The tubers have been planted in small plots of 10 by 10 m. In these small plots they were planted between young eucalyptus trees, using a mixed cropping system that had vegetables like amaranthus and cucurbits. They have also been intercropped with maize but that proved to be unsuccessful. Yields were lower when intercropped with maize.

Some cultivated tubers can weigh up to 1.8 kg. Yields of 2-6 tonnes per hectare have been reported. As well as yields of 70 tons per hectare were documented when the leaves could be harvested. They were harvested on a two-week interval and over a period of six weeks. Yields will depend on weather conditions and the various types of soil so it is important to keep these in mind.

===Growing conditions===
The species is propagated from tubers as well as small axillary bulbils. The tubers are planted in the spring when harvest can occur the following autumn. Coleus esculentus can be harvested 180–200 days after it has been planted. The ideal soil to grow this tuber is a pH of 6.5-7, with an annual rainfall of 700–1100 mm. The ideal photoperiod for the tubers is between 12.5 and 13 hours. C. esculentus is exceptionally hardy and grown quite easily in regions without frost.

===Genetic stocks===
The Millennium Seed Bank Project has stored six seed collections and the germination testing has been successful. The seeds are dried, packaged and kept at below zero temperature in a seed vault.

===Consumption and use===
The tubers of Coleus esculentus are often used as a substitute for a potato or sweet potato. Directly after cultivation it can be boiled or roasted. The stems have been used to sweeten gruel (porridge). The leaves can be cooked in sauces as well. C. esculentus has been said to help with digestive problems also used to treat stomach ache and abdominal pain. It has also been used as anthelminthics.

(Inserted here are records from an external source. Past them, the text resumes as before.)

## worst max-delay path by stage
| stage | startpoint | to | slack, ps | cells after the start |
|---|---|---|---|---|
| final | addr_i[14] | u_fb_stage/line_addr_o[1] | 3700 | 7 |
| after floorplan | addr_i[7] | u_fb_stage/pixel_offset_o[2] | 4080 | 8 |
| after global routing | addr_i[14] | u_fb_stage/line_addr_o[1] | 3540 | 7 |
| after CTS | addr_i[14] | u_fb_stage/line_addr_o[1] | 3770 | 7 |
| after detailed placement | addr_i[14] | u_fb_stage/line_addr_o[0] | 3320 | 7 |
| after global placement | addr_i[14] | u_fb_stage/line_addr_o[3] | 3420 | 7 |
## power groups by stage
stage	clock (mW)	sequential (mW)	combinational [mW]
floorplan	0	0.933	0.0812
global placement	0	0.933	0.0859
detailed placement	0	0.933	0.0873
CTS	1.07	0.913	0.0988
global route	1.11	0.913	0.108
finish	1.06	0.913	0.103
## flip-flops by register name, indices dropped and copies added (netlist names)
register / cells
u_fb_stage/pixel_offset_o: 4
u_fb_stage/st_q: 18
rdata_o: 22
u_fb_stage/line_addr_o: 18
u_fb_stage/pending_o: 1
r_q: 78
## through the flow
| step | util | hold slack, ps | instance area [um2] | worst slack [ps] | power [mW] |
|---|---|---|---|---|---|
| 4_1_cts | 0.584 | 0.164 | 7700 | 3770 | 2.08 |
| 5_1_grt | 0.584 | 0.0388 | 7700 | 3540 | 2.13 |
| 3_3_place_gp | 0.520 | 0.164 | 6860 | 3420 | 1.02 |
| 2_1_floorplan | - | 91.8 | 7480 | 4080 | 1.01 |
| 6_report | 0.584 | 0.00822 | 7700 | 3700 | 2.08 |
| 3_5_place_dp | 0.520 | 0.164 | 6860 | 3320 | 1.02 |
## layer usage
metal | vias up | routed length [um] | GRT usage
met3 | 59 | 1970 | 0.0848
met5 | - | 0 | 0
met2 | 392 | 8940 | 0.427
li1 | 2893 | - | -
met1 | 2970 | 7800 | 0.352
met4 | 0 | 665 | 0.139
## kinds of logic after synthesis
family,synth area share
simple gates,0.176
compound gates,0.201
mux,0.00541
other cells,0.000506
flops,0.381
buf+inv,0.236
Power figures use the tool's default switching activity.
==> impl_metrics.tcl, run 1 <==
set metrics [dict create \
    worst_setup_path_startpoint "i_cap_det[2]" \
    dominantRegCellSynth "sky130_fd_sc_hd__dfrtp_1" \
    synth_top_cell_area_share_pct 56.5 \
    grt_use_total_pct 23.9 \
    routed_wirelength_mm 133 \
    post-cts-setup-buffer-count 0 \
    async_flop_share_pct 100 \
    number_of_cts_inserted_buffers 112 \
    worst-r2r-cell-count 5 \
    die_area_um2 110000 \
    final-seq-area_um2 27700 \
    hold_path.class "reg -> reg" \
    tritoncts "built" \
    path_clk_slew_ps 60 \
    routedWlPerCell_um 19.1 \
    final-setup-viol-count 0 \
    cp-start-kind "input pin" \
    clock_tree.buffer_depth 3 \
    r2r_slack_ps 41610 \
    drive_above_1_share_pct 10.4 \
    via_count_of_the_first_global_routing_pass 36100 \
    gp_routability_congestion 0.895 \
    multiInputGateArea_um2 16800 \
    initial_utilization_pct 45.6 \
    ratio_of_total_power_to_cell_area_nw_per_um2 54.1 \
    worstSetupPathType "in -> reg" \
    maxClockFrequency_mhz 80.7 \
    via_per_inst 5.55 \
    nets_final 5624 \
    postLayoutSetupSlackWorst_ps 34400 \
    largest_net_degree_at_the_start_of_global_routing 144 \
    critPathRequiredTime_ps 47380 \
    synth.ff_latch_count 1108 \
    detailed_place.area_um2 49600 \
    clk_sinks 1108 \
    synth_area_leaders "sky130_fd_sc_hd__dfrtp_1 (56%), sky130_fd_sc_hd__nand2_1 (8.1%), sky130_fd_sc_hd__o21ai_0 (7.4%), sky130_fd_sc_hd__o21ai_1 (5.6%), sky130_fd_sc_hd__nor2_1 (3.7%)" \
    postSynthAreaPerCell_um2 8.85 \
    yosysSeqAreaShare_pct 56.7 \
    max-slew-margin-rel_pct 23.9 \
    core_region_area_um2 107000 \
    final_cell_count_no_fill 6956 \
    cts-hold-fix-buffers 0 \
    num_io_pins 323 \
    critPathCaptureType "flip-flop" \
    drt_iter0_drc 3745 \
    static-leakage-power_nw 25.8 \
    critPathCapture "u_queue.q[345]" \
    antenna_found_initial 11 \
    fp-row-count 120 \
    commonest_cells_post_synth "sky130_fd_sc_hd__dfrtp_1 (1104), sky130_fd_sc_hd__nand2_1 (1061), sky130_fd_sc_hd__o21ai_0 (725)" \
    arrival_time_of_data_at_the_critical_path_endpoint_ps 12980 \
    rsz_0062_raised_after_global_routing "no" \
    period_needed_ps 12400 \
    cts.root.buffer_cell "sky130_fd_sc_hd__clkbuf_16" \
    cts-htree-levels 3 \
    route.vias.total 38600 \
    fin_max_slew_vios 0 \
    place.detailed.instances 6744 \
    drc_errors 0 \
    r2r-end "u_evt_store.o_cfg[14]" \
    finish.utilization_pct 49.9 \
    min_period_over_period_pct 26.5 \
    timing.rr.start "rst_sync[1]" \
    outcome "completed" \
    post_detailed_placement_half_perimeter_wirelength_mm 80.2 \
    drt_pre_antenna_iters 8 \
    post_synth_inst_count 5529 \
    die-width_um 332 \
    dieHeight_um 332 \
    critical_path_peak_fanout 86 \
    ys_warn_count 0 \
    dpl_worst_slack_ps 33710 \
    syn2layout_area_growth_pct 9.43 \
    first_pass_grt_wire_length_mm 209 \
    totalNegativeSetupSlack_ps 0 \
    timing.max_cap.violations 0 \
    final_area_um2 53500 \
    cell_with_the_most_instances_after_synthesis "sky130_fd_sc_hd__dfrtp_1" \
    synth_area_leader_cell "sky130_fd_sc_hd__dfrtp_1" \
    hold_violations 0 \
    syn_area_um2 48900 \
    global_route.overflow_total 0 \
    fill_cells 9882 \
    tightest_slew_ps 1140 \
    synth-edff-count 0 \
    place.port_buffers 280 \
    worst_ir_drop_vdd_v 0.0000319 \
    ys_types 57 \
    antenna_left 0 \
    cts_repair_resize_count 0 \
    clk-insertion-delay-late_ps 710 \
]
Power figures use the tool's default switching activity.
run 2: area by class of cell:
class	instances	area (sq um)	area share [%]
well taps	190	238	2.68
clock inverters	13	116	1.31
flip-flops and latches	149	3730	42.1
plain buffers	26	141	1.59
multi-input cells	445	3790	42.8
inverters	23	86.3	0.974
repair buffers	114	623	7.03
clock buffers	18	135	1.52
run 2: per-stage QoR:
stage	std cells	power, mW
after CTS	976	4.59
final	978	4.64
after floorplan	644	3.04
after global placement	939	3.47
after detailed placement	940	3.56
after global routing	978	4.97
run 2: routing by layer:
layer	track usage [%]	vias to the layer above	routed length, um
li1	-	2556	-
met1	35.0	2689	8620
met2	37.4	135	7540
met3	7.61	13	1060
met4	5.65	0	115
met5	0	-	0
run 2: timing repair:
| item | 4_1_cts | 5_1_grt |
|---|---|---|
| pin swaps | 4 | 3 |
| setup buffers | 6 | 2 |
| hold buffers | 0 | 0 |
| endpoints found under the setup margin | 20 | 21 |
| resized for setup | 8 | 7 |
## src/hdl/arc_pkg.sv

```systemverilog
package arc_pkg;

	// Register indices on the plain register port
	localparam logic [3:0] REG_MODE_CTRL = 4'h0;
	localparam logic [3:0] REG_HARDWARE_CONTROL_REG   = 4'h1;
	localparam logic [3:0] REG_STAT      = 4'h2;
	localparam logic [3:0] REG_FAULT     = 4'h3;

	// Mode control register fields
	localparam int BIT_STANDALONE_EN = 0;
	localparam int BIT_LEVEL_SEL     = 1;
	localparam int BIT_UV_INHIBIT    = 2;

	// Hardware control register fields
	localparam int BIT_LS_SELECT     = 0;
	localparam int BIT_LS_STOP_KEEP  = 1;

	// Status register fields
	localparam int BIT_ST_OC         = 0;
	localparam int BIT_ST_ON         = 1;
	localparam int BIT_ST_LOCKED     = 2;
	localparam int BIT_ST_LS         = 3;
	localparam int BIT_ST_UV         = 4;
	localparam int BIT_ST_HP         = 5;
	localparam int BIT_ST_LP         = 6;
	localparam int BIT_ST_LEVEL      = 7;

	// Fault register field
	localparam int BIT_FLT_ACCESS    = 0;

	localparam logic [7:0] ZERO8     = 8'h00;

	typedef enum logic [2:0] {
		ARC_MODE_INIT     = 3'b000,
		ARC_MODE_NORMAL   = 3'b001,
		ARC_MODE_STOP     = 3'b010,
		ARC_MODE_SLEEP    = 3'b011,
		ARC_MODE_RESTART  = 3'b100,
		ARC_MODE_FAILSAFE = 3'b101
	} arc_mode_t;

	typedef enum logic [1:0] {
		ARC_CFG_NONE  = 2'b00,
		ARC_CFG_ALONE = 2'b01,
		ARC_CFG_SHARE = 2'b10
	} arc_cfg_t;

	// Register port request
	typedef struct packed {
		logic [3:0] addr;
		logic [7:0] wdata;
		logic       wr;
		logic       rd;
	} arc_req_t;

	// Analog stage controls driven to the regulator
	typedef struct packed {
		logic enable;
		logic hp_stage;
		logic lp_stage;
		logic level_3v3;
	} arc_drive_t;

endpackage

```

## src/hdl/arc_sync.sv

```systemverilog
`timescale 1ns/1ns
module arc_sync #(
	parameter int WIDTH = 3
) (
	input  wire logic             i_clk,    // System clock
	input  wire logic             i_rst_n,  // Async reset, active low
	input  wire logic [WIDTH-1:0] i_async,  // Raw pin levels
	output logic      [WIDTH-1:0] o_level   // Filtered levels
);
	logic [WIDTH-1:0] meta;
	logic [WIDTH-1:0] s2;
	logic [WIDTH-1:0] s3;

	always_ff @(posedge i_clk or negedge i_rst_n) begin
		if (!i_rst_n) begin
			meta <= '0;
			s2   <= '0;
			s3   <= '0;
		end else begin
			meta <= i_async;
			s2   <= meta;
			s3   <= s2;
		end
	end

	// Change taken only once second and third stage agree
	always_ff @(posedge i_clk or negedge i_rst_n) begin
		if (!i_rst_n) begin
			o_level <= '0;
		end else begin
			for (int k = 0; k < WIDTH; k++) begin
				if (s2[k] == s3[k]) begin
					o_level[k] <= s3[k];
				end
			end
		end
	end
endmodule

```

## src/hdl/arc_ctrl.sv

```systemverilog
`timescale 1ns/1ns
//Function
// - Standalone enable written in Normal mode selects standalone configuration.
// - Load-share select bit written selects load-sharing configuration.
// - First configuration bit set locks the choice; later changes ignored.
// - Lock survives soft reset; cleared only by power-on reset.
// - Standalone: level select 0 gives 5.0V, 1 gives 3.3V.
// - Load sharing ignores level select; follows main supply level.
// - Off in Init/Fail-Safe; standalone holds state outside Normal mode.
// - Load sharing follows main supply: off Sleep, on in Restart.
// - Stop mode disables load sharing by default; resumes in Normal.
// - Stop-keep bit with load sharing keeps supply on in Stop.
// - Stop: low-power stage; high-power stage by base current hysteresis.
// - Normal mode runs only the high-power stage.
// - Undervoltage switches off; auto restart unless inhibit bit set.
// - Status flags readable in the supply status register.
// - Change after load-share lock sets access fault, config unchanged.
// - Standalone lock: on/off still allowed, no access fault.
// - Standalone overcurrent sets only its flag; clear once condition gone.
module arc_ctrl (
	input  wire logic                I_SYS_CLK,      // System clock, 25 MHz
	input  wire logic                I_RESET_N,      // Soft/core reset, active low
	input  wire logic                I_POR_N,        // Power-on reset, active low
	input  wire arc_pkg::arc_req_t   I_REQ,          // Register request
	output logic      [7:0]          O_RDATA,        // Read data, cycle after read
	input  wire arc_pkg::arc_mode_t  I_MODE,         // Device operating mode
	input  wire logic                I_MAIN_ON,      // Main supply regulating
	input  wire logic                I_BAT_UV,       // Battery undervoltage pin
	input  wire logic                I_BASE_HI,      // Base current above rising level
	input  wire logic                I_BASE_LO,      // Base current below falling level
	input  wire logic                I_SHUNT_LIM,    // Shunt current limit reached
	output arc_pkg::arc_drive_t      O_DRIVE         // Regulator stage controls
);
	logic [2:0]         pin_lvl;
	logic               uv;
	logic               base_hi;
	logic               base_lo;
	logic               shunt_lim;
	arc_pkg::arc_cfg_t  cfg;
	arc_pkg::arc_cfg_t  next_cfg;
	logic               ls_stop_keep;
	logic               sw_on;
	logic               level_sel;
	logic               uv_inhibit;
	logic               uv_latched_off;
	logic               oc_flag;
	logic               access_fault;
	logic               hp_on;
	logic               lp_on;
	logic               supply_on;
	logic               change_try;
	logic               wr_mode;
	logic               wr_hw;
	logic               wr_stat;
	logic               wr_fault;
	logic               wr_alone_bit;
	logic               wr_ls_bit;
	arc_pkg::arc_drive_t next_drive;

	arc_sync #(
		.WIDTH(3)
	) u_sync (
		.i_clk   (I_SYS_CLK),
		.i_rst_n (I_RESET_N),
		.i_async ({I_BAT_UV, I_SHUNT_LIM, I_BASE_HI}),
		.o_level (pin_lvl)
	);

	assign uv        = pin_lvl[2];
	assign shunt_lim = pin_lvl[1];
	assign base_hi   = pin_lvl[0];

	// Falling comparator is slow-moving; three flops, same filter
	arc_sync #(
		.WIDTH(1)
	) u_sync_lo (
		.i_clk   (I_SYS_CLK),
		.i_rst_n (I_RESET_N),
		.i_async (I_BASE_LO),
		.o_level (base_lo)
	);

	function automatic logic hits(input arc_pkg::arc_req_t r, input logic [3:0] a);
		hits = r.wr && (r.addr == a);
	endfunction

	// Decodes shared by several processes
	function automatic logic is_share(input arc_pkg::arc_cfg_t c);
		is_share = (c == arc_pkg::ARC_CFG_SHARE);
	endfunction

	function automatic logic is_alone(input arc_pkg::arc_cfg_t c);
		is_alone = (c == arc_pkg::ARC_CFG_ALONE);
	endfunction

	function automatic logic is_normal(input arc_pkg::arc_mode_t m);
		is_normal = (m == arc_pkg::ARC_MODE_NORMAL);
	endfunction

	function automatic logic is_stop(input arc_pkg::arc_mode_t m);
		is_stop = (m == arc_pkg::ARC_MODE_STOP);
	endfunction

	assign wr_mode      = hits(I_REQ, arc_pkg::REG_MODE_CTRL);
	assign wr_hw        = hits(I_REQ, arc_pkg::REG_HARDWARE_CONTROL_REG);
	assign wr_stat      = hits(I_REQ, arc_pkg::REG_STAT);
	assign wr_fault     = hits(I_REQ, arc_pkg::REG_FAULT);
	assign wr_alone_bit = wr_mode && I_REQ.wdata[arc_pkg::BIT_STANDALONE_EN];
	assign wr_ls_bit    = wr_hw && I_REQ.wdata[arc_pkg::BIT_LS_SELECT];

	// Configuration choice, only once per power-up
	always_comb begin
		next_cfg = cfg;
		if (cfg == arc_pkg::ARC_CFG_NONE) begin
			if (wr_ls_bit) begin
				next_cfg = arc_pkg::ARC_CFG_SHARE;
			end else if (wr_alone_bit && is_normal(I_MODE)) begin
				next_cfg = arc_pkg::ARC_CFG_ALONE;
			end
		end
	end

	// Lock held across soft reset, cleared by power-on only
	always_ff @(posedge I_SYS_CLK or negedge I_POR_N) begin
		if (!I_POR_N) begin
			cfg <= arc_pkg::ARC_CFG_NONE;
		end else begin
			cfg <= next_cfg;
		end
	end

	// Writable control bits
	always_ff @(posedge I_SYS_CLK or negedge I_RESET_N) begin
		if (!I_RESET_N) begin
			sw_on        <= 1'b0;
			level_sel    <= 1'b0;
			uv_inhibit   <= 1'b0;
			ls_stop_keep <= 1'b0;
		end else begin
			if (wr_mode && is_normal(I_MODE)) begin
				// Standalone supply on/off changeable only in Normal
				if (is_alone(next_cfg)) begin
					sw_on <= I_REQ.wdata[arc_pkg::BIT_STANDALONE_EN];
				end
				if (!is_share(cfg)) begin
					level_sel <= I_REQ.wdata[arc_pkg::BIT_LEVEL_SEL];
				end
			end
			if (wr_mode) begin
				uv_inhibit <= I_REQ.wdata[arc_pkg::BIT_UV_INHIBIT];
			end
			if (wr_hw) begin
				ls_stop_keep <= I_REQ.wdata[arc_pkg::BIT_LS_STOP_KEEP];
			end
		end
	end

	// Any write that would alter a locked configuration
	assign change_try = wr_alone_bit
		|| (wr_hw && !I_REQ.wdata[arc_pkg::BIT_LS_SELECT])
		|| (wr_mode && I_REQ.wdata[arc_pkg::BIT_LEVEL_SEL] != level_sel);

	// Access fault: set wins over clear
	always_ff @(posedge I_SYS_CLK or negedge I_RESET_N) begin
		if (!I_RESET_N) begin
			access_fault <= 1'b0;
		end else if (is_share(cfg) && change_try) begin
			access_fault <= 1'b1;
		end else if (wr_fault && I_REQ.wdata[arc_pkg::BIT_FLT_ACCESS]) begin
			access_fault <= 1'b0;
		end
	end

	// Overcurrent flag, standalone only; clear refused while limit persists
	always_ff @(posedge I_SYS_CLK or negedge I_RESET_N) begin
		if (!I_RESET_N) begin
			oc_flag <= 1'b0;
		end else if (is_alone(cfg) && supply_on && shunt_lim) begin
			oc_flag <= 1'b1;
		end else if (wr_stat && I_REQ.wdata[arc_pkg::BIT_ST_OC]) begin
			oc_flag <= 1'b0;
		end
	end

	// Undervoltage shutdown and restart inhibit
	always_ff @(posedge I_SYS_CLK or negedge I_RESET_N) begin
		if (!I_RESET_N) begin
			uv_latched_off <= 1'b0;
		end else if (uv && uv_inhibit) begin
			uv_latched_off <= 1'b1;
		end else if (wr_mode && I_REQ.wdata[arc_pkg::BIT_STANDALONE_EN] && !uv) begin
			uv_latched_off <= 1'b0;
		end
	end

	// Supply on/off by mode and configuration
	always_comb begin
		supply_on = 1'b0;
		case (I_MODE)
			arc_pkg::ARC_MODE_INIT,
			arc_pkg::ARC_MODE_FAILSAFE: begin
				supply_on = 1'b0;
			end
			arc_pkg::ARC_MODE_NORMAL: begin
				supply_on = (cfg == arc_pkg::ARC_CFG_SHARE) ? I_MAIN_ON : sw_on;
			end
			arc_pkg::ARC_MODE_STOP: begin
				if (cfg == arc_pkg::ARC_CFG_SHARE) begin
					supply_on = ls_stop_keep && I_MAIN_ON;
				end else begin
					supply_on = sw_on;
				end
			end
			arc_pkg::ARC_MODE_SLEEP: begin
				supply_on = (cfg == arc_pkg::ARC_CFG_ALONE) && sw_on;
			end
			arc_pkg::ARC_MODE_RESTART: begin
				if (cfg == arc_pkg::ARC_CFG_SHARE) begin
					supply_on = 1'b1;
				end else begin
					supply_on = sw_on;
				end
			end
			default: begin
				supply_on = 1'b0;
			end
		endcase
		if (cfg == arc_pkg::ARC_CFG_NONE || uv || uv_latched_off) begin
			supply_on = 1'b0;
		end
	end

	// High-power stage hysteresis in Stop mode
	always_ff @(posedge I_SYS_CLK or negedge I_RESET_N) begin
		if (!I_RESET_N) begin
			hp_on <= 1'b0;
		end else if (!is_stop(I_MODE)) begin
			hp_on <= 1'b0;
		end else if (base_hi) begin
			hp_on <= 1'b1;
		end else if (base_lo) begin
			hp_on <= 1'b0;
		end
	end

	always_comb begin
		next_drive.enable    = supply_on;
		next_drive.level_3v3 = is_alone(cfg) && level_sel;
		if (is_stop(I_MODE)) begin
			lp_on               = supply_on;
			next_drive.hp_stage = supply_on && hp_on;
		end else begin
			lp_on               = 1'b0;
			next_drive.hp_stage = supply_on;
		end
		next_drive.lp_stage = lp_on;
	end

	always_ff @(posedge I_SYS_CLK or negedge I_RESET_N) begin
		if (!I_RESET_N) begin
			O_DRIVE <= '0;
		end else begin
			O_DRIVE <= next_drive;
		end
	end

	// Read data, valid only the cycle after the read strobe
	always_ff @(posedge I_SYS_CLK or negedge I_RESET_N) begin
		if (!I_RESET_N) begin
			O_RDATA <= arc_pkg::ZERO8;
		end else if (I_REQ.rd) begin
			O_RDATA <= arc_pkg::ZERO8;
			case (I_REQ.addr)
				arc_pkg::REG_MODE_CTRL: begin
					O_RDATA[arc_pkg::BIT_STANDALONE_EN] <= sw_on;
					O_RDATA[arc_pkg::BIT_LEVEL_SEL]     <= level_sel;
					O_RDATA[arc_pkg::BIT_UV_INHIBIT]    <= uv_inhibit;
				end
				arc_pkg::REG_HARDWARE_CONTROL_REG: begin
					O_RDATA[arc_pkg::BIT_LS_SELECT]     <= (cfg == arc_pkg::ARC_CFG_SHARE);
					O_RDATA[arc_pkg::BIT_LS_STOP_KEEP]  <= ls_stop_keep;
				end
				arc_pkg::REG_STAT: begin
					O_RDATA[arc_pkg::BIT_ST_OC]     <= oc_flag;
					O_RDATA[arc_pkg::BIT_ST_ON]     <= O_DRIVE.enable;
					O_RDATA[arc_pkg::BIT_ST_LOCKED] <= (cfg != arc_pkg::ARC_CFG_NONE);
					O_RDATA[arc_pkg::BIT_ST_LS]     <= (cfg == arc_pkg::ARC_CFG_SHARE);
					O_RDATA[arc_pkg::BIT_ST_UV]     <= uv && is_alone(cfg);
					O_RDATA[arc_pkg::BIT_ST_HP]     <= O_DRIVE.hp_stage;
					O_RDATA[arc_pkg::BIT_ST_LP]     <= O_DRIVE.lp_stage;
					O_RDATA[arc_pkg::BIT_ST_LEVEL]  <= O_DRIVE.level_3v3;
				end
				arc_pkg::REG_FAULT: begin
					O_RDATA[arc_pkg::BIT_FLT_ACCESS] <= access_fault;
				end
				default: begin
					O_RDATA <= arc_pkg::ZERO8;
				end
			endcase
		end else begin
			O_RDATA <= arc_pkg::ZERO8;
		end
	end
endmodule

```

===Nutritional information===
The fleshy underground stems, the tubers are the part of the plant that is consumed. This tuber crop is considered to be superior to other tuber crops in terms of its food value.
In 100g there is:
- Total carbohydrates 80 g
- Crude protein level: 13 g
- Total lipids: 0.6 g
- Calcium 140 mg
- Iron 50 mg
- Vitamin A 0.17 mg
It is rich in carbohydrates, vitamin A, minerals, and essential amino acids. Coleus esculentus has contributed significantly to rural diets.

===Economics===
In 2001-2002 farmers were able to sell 250 g of this crop for up to rand 5 (US$1), which is higher than the price of an Irish potato. Communities can also sell the cooked leaves for rand 7 (US$1.30). There is a cash demand for Coleus esculentus, but it is typically exchanged between neighbours and friends.